The case of the crashed Ferrari Enzo -- one of only 400 ever made -- moved closer to resolution when police arrested the driver on Saturday in Malibu, California. Swedish video game executive Stefan Eriksson faces charges of grand theft following a police raid on his gated Bel-Air estate on Friday. They took six hours to search it and then took him to the local nick.
The conclusion was that Eriksson didn't own the Enzo, nor any of the others in his $3.5 million collection. Instead, they were owned by financial institutions in the UK, to whom loan payments had lapsed. Eriksson was living in the UK last year and bought the cars then. He took the machines with him on moving to Los Angeles.

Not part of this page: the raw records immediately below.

`config.mk`:
```
export PLATFORM = sky130hd
export DESIGN_NAME = eth_tx_fcs_ctrl
export DESIGN_NICKNAME = d
export VERILOG_FILES = /design/src/rtl/eth_tx_pkg.sv /design/src/rtl/crc32_d8.sv /design/src/rtl/eth_tx_fcs_ctrl.sv
export SDC_FILE = /design/constraint.sdc
export NUM_CORES = 1
export LEC_CHECK = 0
export ABC_AREA = 1
export BUFFER_PORTS_ARGS = -buffer_cell sky130_fd_sc_hd__buf_2
export CORE_UTILIZATION = 40
export CTS_CLUSTER_SIZE = 14
export DETAILED_ROUTE_END_ITERATION = 8
export PLACE_DENSITY = 0.65
export SYNTH_ARGS = -nofsm -noshare
export SYNTH_HDL_FRONTEND = slang
export SYNTH_SLANG_ARGS = --single-unit
export TNS_END_PERCENT = 50
```
`constraint.sdc`:
```
create_clock -name clk -period 3.1 [get_ports clk]
set_input_delay 0.155 -clock clk [delete_from_list [all_inputs] [get_ports clk]]
set_output_delay 0.155 -clock clk [all_outputs]
set_load 0.02 [all_outputs]
```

All this follows the report a few weeks ago of an Enzo that was crashed into a roadside electricity pole. The car was said to be driving at 162mph on impact. When the police got there, the driver was gone, and Eriksson said that a man called Dietrich was driving but that he had done a runner. He claimed that they were racing a Mercedes McLaren SLR. Testament to the strength of the Enzo is that no-one was seriously injured -- Eriksson suffered a cut lip.
Although police couldn't initially prove it, they didn't believe he wasn't driving. They took DNA swabs from Eriksson and the driver's airbag but haven't released the results of the test. Given the police arrest, one would have to assume that it matched Eriksson with the airbag.
Police also seized Eriksson's Mercedes McLaren SLR last month after his wife was stopped on suspicion of driving without a licence -- the car had been reported stolen to the UK police.
Eriksson was alleged to have been an executive with video game company Gizmondo, which filed for bankruptcy earlier this year with over £100 million in debt.